Symmetric. Assume a \bmod 3 = b \bmod 3. Then b \bmod 3 = a \bmod 3 by the symmetry of equality itself. ✓

Transitive. Assume a \bmod 3 = b \bmod 3 and b \bmod 3 = c \bmod 3. By transitivity of equality, a \bmod 3 = c \bmod 3. ✓

Three ticks. R is an equivalence relation — it is the famous congruence modulo 3. The entire proof used the condition, not a single pair.

Worked example: a condition that fails

Problem: On \mathbb{R}, define a \mathrel{R} b \iff a + b = 0. Is R an equivalence relation?

Condition. C(a, b): "a + b = 0" — that is, b = -a.

Reflexive. Substitute b = a: is a + a = 0? Only when a = 0. So (a, a) \in R fails for every non-zero a. ✗

As soon as one box fails, you stop. R is not an equivalence relation, and you do not need to check symmetry or transitivity to conclude. (If the question asked "which properties does R have?", you would continue — symmetric holds because a + b = 0 \iff b + a = 0; transitive fails because 1 \mathrel{R} (-1) and (-1) \mathrel{R} 1 but 1 \mathrel{R} 1 is false.)

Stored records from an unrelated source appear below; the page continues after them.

==> config.mk <==
export PLATFORM = sky130hd
export DESIGN_NAME = pause_frame_inserter
export DESIGN_NICKNAME = d
export VERILOG_FILES = /design/src/rtl/pfi_pkg.sv /design/src/rtl/pfi_regs.sv /design/src/rtl/pfi_frame_gen.sv /design/src/rtl/pfi_arbiter.sv /design/src/rtl/pause_frame_inserter.sv
export SDC_FILE = /design/constraint.sdc
export NUM_CORES = 1
export LEC_CHECK = 0
export BUFFER_PORTS_ARGS = -buffer_cell sky130_fd_sc_hd__buf_4
export CORE_UTILIZATION = 60
export CTS_BUF_LIST = sky130_fd_sc_hd__clkbuf_4 sky130_fd_sc_hd__clkbuf_8
export DETAILED_ROUTE_END_ITERATION = 7
export HOLD_SLACK_MARGIN = 0.06
export PLACE_DENSITY = 0.84
export SYNTH_ARGS = -nofsm -noshare
export SYNTH_HDL_FRONTEND = slang
export SYNTH_SLANG_ARGS = --single-unit
==> constraint.sdc <==
create_clock -name clk_i -period 3.8 [get_ports clk_i]
set_clock_uncertainty 0.15 [all_clocks]
set_input_delay 0.57 -clock clk_i [delete_from_list [all_inputs] [get_ports clk_i]]
set_output_delay 0.57 -clock clk_i [all_outputs]
set_load 0.05 [all_outputs]
==> src/rtl/pfi_pkg.sv <==
package pfi_pkg;
  localparam int REG_DW   = 32;
  localparam int OFS_CFG  = 0;
  localparam int OFS_DLO  = 1;
  localparam int OFS_DHI  = 2;
  localparam int OFS_TRIG = 3;
  localparam int HDR_BYTES = 18;

  localparam logic [47:0] MCAST_DST = 48'h0180_C200_0001;
  localparam logic [15:0] ETYPE_FC  = 16'h8808;
  localparam logic [15:0] OPC_PAUSE = 16'h0001;

  typedef struct packed {
    logic        mcast;
    logic [15:0] quanta;
    logic [47:0] ucast_dst;
  } pause_cfg_t;
endpackage

==> src/rtl/pfi_regs.sv <==
module pfi_regs
  import pfi_pkg::*;
#(
  parameter int ADDR_W = 2
) (
  input  logic              clk_i,
  input  logic              rst_ni,
  input  logic              we_i,
  input  logic [ADDR_W-1:0] addr_i,
  input  logic [REG_DW-1:0] wdata_i,
  output logic [REG_DW-1:0] rdata_o,
  output pause_cfg_t        cfg_o,
  output logic              trig_o
);
  localparam logic [ADDR_W-1:0] A_CFG  = ADDR_W'(OFS_CFG);
  localparam logic [ADDR_W-1:0] A_DLO  = ADDR_W'(OFS_DLO);
  localparam logic [ADDR_W-1:0] A_DHI  = ADDR_W'(OFS_DHI);
  localparam logic [ADDR_W-1:0] A_TRIG = ADDR_W'(OFS_TRIG);

  logic        mcast_q;
  logic [15:0] quanta_q;
  logic [31:0] dlo_q;
  logic [15:0] dhi_q;

  always_ff @(posedge clk_i or negedge rst_ni) begin
    if (!rst_ni) begin
      mcast_q  <= 1'b0;
      quanta_q <= '0;
      dlo_q    <= '0;
      dhi_q    <= '0;
    end else if (we_i) begin
      if (addr_i == A_CFG) begin
        mcast_q  <= wdata_i[16];
        quanta_q <= wdata_i[15:0];
      end
      if (addr_i == A_DLO) dlo_q <= wdata_i;
      if (addr_i == A_DHI) dhi_q <= wdata_i[15:0];
    end
  end

  assign trig_o = we_i && (addr_i == A_TRIG);

  always_comb begin
    rdata_o = '0;
    if (addr_i == A_CFG)      rdata_o = {15'd0, mcast_q, quanta_q};
    else if (addr_i == A_DLO) rdata_o = dlo_q;
    else if (addr_i == A_DHI) rdata_o = {16'd0, dhi_q};
  end

  assign cfg_o.mcast     = mcast_q;
  assign cfg_o.quanta    = quanta_q;
  assign cfg_o.ucast_dst = {dhi_q, dlo_q};

  // a write to address 0 shows up on the next read of that word
  assert_cfg_write_R2: assert property (@(posedge clk_i) disable iff (!rst_ni)
    we_i && addr_i == A_CFG |=> cfg_o.quanta == $past(wdata_i[15:0]));
endmodule

==> src/rtl/pfi_frame_gen.sv <==
module pfi_frame_gen
  import pfi_pkg::*;
#(
  parameter int FRAME_LEN = 60
) (
  input  logic        clk_i,
  input  logic        rst_ni,
  input  logic        start_i,
  input  pause_cfg_t  cfg_i,
  input  logic [47:0] src_addr_i,
  output logic        active_o,
  output logic [7:0]  data_o,
  output logic        sop_o,
  output logic        eop_o
);
  localparam int CNT_W = $clog2(FRAME_LEN);
  localparam int HW    = $clog2(HDR_BYTES);
  localparam logic [CNT_W-1:0] LAST_IDX = CNT_W'(FRAME_LEN - 1);
  localparam logic [CNT_W-1:0] HDR_END  = CNT_W'(HDR_BYTES);

  logic [8*HDR_BYTES-1:0] hdr_q;
  logic [CNT_W-1:0]       idx_q;
  logic                   active_q;
  logic [7:0]             hdr_b [HDR_BYTES];

  always_ff @(posedge clk_i or negedge rst_ni) begin
    if (!rst_ni) begin
      active_q <= 1'b0;
      idx_q    <= '0;
      hdr_q    <= '0;
    end else if (start_i) begin
      active_q <= 1'b1;
      idx_q    <= '0;
      hdr_q    <= {cfg_i.mcast ? MCAST_DST : cfg_i.ucast_dst,
                   src_addr_i, ETYPE_FC, OPC_PAUSE, cfg_i.quanta};
    end else if (active_q) begin
      if (idx_q == LAST_IDX) begin
        active_q <= 1'b0;
        idx_q    <= '0;
      end else begin
        idx_q <= idx_q + 1'b1;
      end
    end
  end

  always_comb begin
    for (int i = 0; i < HDR_BYTES; i++) hdr_b[i] = hdr_q[8*(HDR_BYTES-1-i) +: 8];
  end

  assign active_o = active_q;
  assign data_o   = (active_q && idx_q < HDR_END) ? hdr_b[idx_q[HW-1:0]] : 8'h00;
  assign sop_o    = active_q && idx_q == '0;
  assign eop_o    = active_q && idx_q == LAST_IDX;

  // a frame ends only after the last byte index
  assert_frame_len_R3: assert property (@(posedge clk_i) disable iff (!rst_ni)
    $fell(active_q) |-> $past(idx_q) == LAST_IDX);
  // captured header does not move mid-frame
  assert_snapshot_stable_R10: assert property (@(posedge clk_i) disable iff (!rst_ni)
    active_q && $past(active_q) |-> $stable(hdr_q));
  // no restart while a frame is in flight
  assert_no_restart_R9: assert property (@(posedge clk_i) disable iff (!rst_ni)
    start_i |-> !active_q);
endmodule

==> src/rtl/pfi_arbiter.sv <==
module pfi_arbiter (
  input  logic clk_i,
  input  logic rst_ni,
  input  logic trig_i,
  input  logic cli_valid_i,
  input  logic cli_sop_i,
  input  logic cli_eop_i,
  input  logic gen_active_i,
  output logic start_o,
  output logic cli_ready_o
);
  logic pending_q, busy_q, cli_fire;

  assign start_o     = pending_q && !gen_active_i && !busy_q;
  // hold off a new client frame once a request is waiting at a boundary
  assign cli_ready_o = !gen_active_i && !(pending_q && !busy_q);
  assign cli_fire    = cli_valid_i && cli_ready_o;

  always_ff @(posedge clk_i or negedge rst_ni) begin
    if (!rst_ni) begin
      pending_q <= 1'b0;
      busy_q    <= 1'b0;
    end else begin
      pending_q <= (pending_q && !start_o) || trig_i;
      if (cli_fire) begin
        if (cli_eop_i)      busy_q <= 1'b0;
        else if (cli_sop_i) busy_q <= 1'b1;
      end
    end
  end

  // client stalled during pause emission
  assert_client_stall_R8: assert property (@(posedge clk_i) disable iff (!rst_ni)
    gen_active_i |-> !cli_ready_o);
  // a waiting request is never dropped before it starts
  assert_pending_kept_R9: assert property (@(posedge clk_i) disable iff (!rst_ni)
    pending_q && !start_o |=> pending_q);
endmodule
$ cat src/rtl/odt_cfg_check.sv
module odt_cfg_check #(
    parameter int NUM_CS = 4,
    parameter int LAT_W  = 4
) (
    input  logic                  clk,
    input  logic                  rst_n,
    input  logic [3*NUM_CS-1:0]   rd_policy,
    input  logic [3*NUM_CS-1:0]   wr_policy,
    input  logic [LAT_W-1:0]      rd_latency,
    input  logic [LAT_W-1:0]      wr_latency,
    output logic                  cfg_err
);
    logic err_d, err_q;
    logic rd_short, wr_short;

    always_comb begin
        rd_short = (rd_latency < LAT_W'(odt_pkg::MIN_LAT));
        wr_short = (wr_latency < LAT_W'(odt_pkg::MIN_LAT));
        err_d    = 1'b0;
        for (int i = 0; i < NUM_CS; i++) begin
            if (rd_short && (rd_policy[3*i +: 3] != 3'd0)) err_d = 1'b1;
            if (wr_short && (wr_policy[3*i +: 3] != 3'd0)) err_d = 1'b1;
        end
    end

    always_ff @(posedge clk) begin
        if (!rst_n) err_q <= 1'b0;
        else        err_q <= err_d;
    end

    assign cfg_err = err_q;
endmodule

$ cat src/rtl/odt_window_track.sv
module odt_window_track #(
    parameter int NUM_CS = 4,
    parameter int DLY_W  = 4,
    parameter int WIN_W  = 4
) (
    input  logic              clk,
    input  logic              rst_n,
    input  logic              load,
    input  logic [NUM_CS-1:0] new_pat,
    input  logic [DLY_W-1:0]  delay,
    input  logic [WIN_W-1:0]  window,
    output logic [NUM_CS-1:0] odt
);
    localparam int CNT_W = ((DLY_W > WIN_W) ? DLY_W : WIN_W) + 1;

    typedef struct packed {
        logic [CNT_W-1:0]  start;  // cycles until lines go high
        logic [CNT_W-1:0]  stop;   // cycles until lines go low
        logic [NUM_CS-1:0] pat;
    } trk_t;

    trk_t st_d, st_q;
    logic [CNT_W-1:0] start_dec, stop_dec, new_start, new_stop;

    always_comb begin
        start_dec = (st_q.start != '0) ? st_q.start - 1'b1 : '0;
        stop_dec  = (st_q.stop  != '0) ? st_q.stop  - 1'b1 : '0;
        new_start = CNT_W'(delay);
        new_stop  = CNT_W'(delay) + CNT_W'(window);
        st_d.start = start_dec;
        st_d.stop  = stop_dec;
        st_d.pat   = (stop_dec == '0) ? '0 : st_q.pat;
        if (load && (window != '0) && (new_pat != '0)) begin
            if (stop_dec == '0) begin
                st_d.start = new_start;
                st_d.stop  = new_stop;
                st_d.pat   = new_pat;
            end else begin
                st_d.start = (new_start < start_dec) ? new_start : start_dec;
                st_d.stop  = (new_stop  > stop_dec)  ? new_stop  : stop_dec;
                st_d.pat   = st_q.pat | new_pat;
            end
        end
    end

    always_ff @(posedge clk) begin
        if (!rst_n) st_q <= '0;
        else        st_q <= st_d;
    end

    assign odt = ((st_q.stop != '0) && (st_q.start == '0)) ? st_q.pat : '0;
endmodule
===== src/rtl/seg_pkg.sv =====
package seg_pkg;
  localparam int unsigned SEG_W       = 64;
  localparam int unsigned SEG_COUNT   = 8;
  localparam int unsigned CLASSIC_CNT = 4;
  localparam int unsigned SEL_W       = $clog2(SEG_COUNT);

  typedef enum logic {
    BEAT_BASE = 1'b0,
    BEAT_ATTR = 1'b1
  } beat_kind_e;
endpackage


===== src/rtl/seg_mode_ctl.sv =====
module seg_mode_ctl (
  input  logic clk_i,
  input  logic rst_ni,
  input  logic lma_i,
  input  logic attr_we_i,
  input  logic attr_long_i,
  output logic long_q_o,
  output logic mode64_o
);
  logic long_q;

  always_ff @(posedge clk_i) begin
    if (!rst_ni)        long_q <= 1'b0;
    else if (attr_we_i) long_q <= attr_long_i;
  end

  assign long_q_o = long_q;
  assign mode64_o = lma_i & long_q;

  p_attr_follow_r10: assert property (@(posedge clk_i) disable iff (!rst_ni)
    attr_we_i |=> long_q == $past(attr_long_i));
endmodule


===== src/rtl/seg_wr_decode.sv =====
module seg_wr_decode
  import seg_pkg::*;
(
  input  logic                 wr_valid_i,
  input  logic                 wr_kind_i,
  input  logic [SEL_W-1:0]     wr_sel_i,
  input  logic                 attr_long_i,
  input  logic                 long_q_i,
  output logic [SEG_COUNT-1:0] base_we_o,
  output logic                 attr_we_o,
  output logic                 zero_evt_o,
  output logic                 restore_evt_o
);
  logic base_beat;

  assign base_beat = wr_valid_i && (beat_kind_e'(wr_kind_i) == BEAT_BASE);
  assign attr_we_o = wr_valid_i && (beat_kind_e'(wr_kind_i) == BEAT_ATTR);

  always_comb begin
    base_we_o = '0;
    if (base_beat) base_we_o[wr_sel_i] = 1'b1;
  end

  assign zero_evt_o    = attr_we_o &&  attr_long_i && !long_q_i;
  assign restore_evt_o = attr_we_o && !attr_long_i &&  long_q_i;

  always_comb begin
    a_one_event_r9: assert ($onehot0({|base_we_o, attr_we_o}));
  end
endmodule
File: src/rtl/vxbar_pkg.sv
package vxbar_pkg;

    localparam int NIB_W  = 4;
    localparam int CTRL_W = 8;
    localparam int SEL_W  = 4;

    typedef struct packed {
        logic             en;
        logic             hiz;
        logic             spare;
        logic             rev;
        logic [SEL_W-1:0] sel;
    } grp_ctrl_t;

    function automatic logic [NIB_W-1:0] nib_mirror(input logic [NIB_W-1:0] n);
        logic [NIB_W-1:0] r;
        for (int i = 0; i < NIB_W; i++) begin
            r[i] = n[NIB_W-1-i];
        end
        return r;
    endfunction

endpackage

File: src/rtl/vxbar_regfile.sv
module vxbar_regfile
    import vxbar_pkg::*;
#(
    parameter int GROUPS = 9,
    parameter int ADDR_W = 4
) (
    input  logic                        clk,
    input  logic                        rst_n,
    input  logic                        wr_en,
    input  logic [ADDR_W-1:0]           wr_addr,
    input  logic [CTRL_W-1:0]           wr_data,
    input  logic [ADDR_W-1:0]           rd_addr,
    output logic [CTRL_W-1:0]           rd_data,
    output grp_ctrl_t [GROUPS-1:0]      ctrl_o
);

    localparam logic [ADDR_W-1:0] LAST_ADDR = ADDR_W'(GROUPS - 1);

    typedef struct packed {
        grp_ctrl_t [GROUPS-1:0] regs;
    } rf_state_t;

    rf_state_t st_d, st_q;

    always_comb begin
        st_d = st_q;
        if (wr_en && (wr_addr <= LAST_ADDR)) begin
            for (int g = 0; g < GROUPS; g++) begin
                if (wr_addr == ADDR_W'(g)) begin
                    st_d.regs[g] = grp_ctrl_t'(wr_data);
                end
            end
        end
    end

    always_ff @(posedge clk) begin
        if (!rst_n) begin
            st_q <= '0;
        end else begin
            st_q <= st_d;
        end
    end

    always_comb begin
        rd_data = '0;
        for (int g = 0; g < GROUPS; g++) begin
            if (rd_addr == ADDR_W'(g)) begin
                rd_data = st_q.regs[g];
            end
        end
    end

    assign ctrl_o = st_q.regs;

endmodule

The condition is cleaner than the pair list

Look at what the listing approach would have cost in these two examples:

"Divisible by 3" on \mathbb{Z}: the pair list is infinite. Listing cannot even begin.
"a + b = 0" on \mathbb{R}: the pair list is uncountable. Listing is impossible.

Even when R is finite and the list is manageable, the condition-level proof is usually 3-4 lines while the pair-checking is a table of 9 or 16 rows. Algebra scales; enumeration does not.

When conditions hide inside prose

JEE questions sometimes state the condition in English. You must rewrite it algebraically before you can manipulate it.

Prose	Algebraic condition
"a divides b" (on \mathbb{N})	b = ka for some k \in \mathbb{N}
"a and b have the same parity"	a - b is even, i.e. a - b = 2k
"a and b live in the same city"	\text{city}(a) = \text{city}(b)
"$	a - b
"a and b are both even"	a = 2k and b = 2m — note: this is not about a-vs-b directly

The last row is a trap. "a and b are both even" is a condition on a and on b separately — it is not really a pairing rule. It gives a relation, but the relation factors as "a is even AND b is even," which makes symmetry and reflexivity weirdly trivial or weirdly false (reflexivity fails for odd a). Condition-hunting exposes this structure; pair-listing obscures it.

JEE-style condition question

Problem: On \mathbb{R}, define a \mathrel{R} b \iff 1 + ab > 0. Show R is reflexive and symmetric but not transitive.

Condition. C(a, b): "1 + ab > 0."

Reflexive. Substitute b = a: is 1 + a^2 > 0? Since a^2 \geq 0 always, 1 + a^2 \geq 1 > 0. ✓

Symmetric. Assume 1 + ab > 0. Then 1 + ba = 1 + ab > 0 since multiplication commutes. ✓

Transitive. Need a counterexample. Try a = 1, b = 0, c = -1. Check: 1 + (1)(0) = 1 > 0 ✓, 1 + (0)(-1) = 1 > 0 ✓, 1 + (1)(-1) = 0, which is not > 0. So a \mathrel{R} b and b \mathrel{R} c but not a \mathrel{R} c. Transitivity fails. ✗

Three properties — three algebraic tests on the condition. No pair-listing.

The habit to train

Every time you see a relation defined by a rule, force yourself to:

Write the rule as C(a, b) = \text{(algebraic expression)}.
For each of the three properties, substitute the required pattern.
Either derive the target algebraically (property holds), or hunt for a concrete counterexample (property fails).

Pair-listing is for when R is given by a list, not by a rule. When the question specifies "all pairs such that some condition," the condition is the relation — work with it.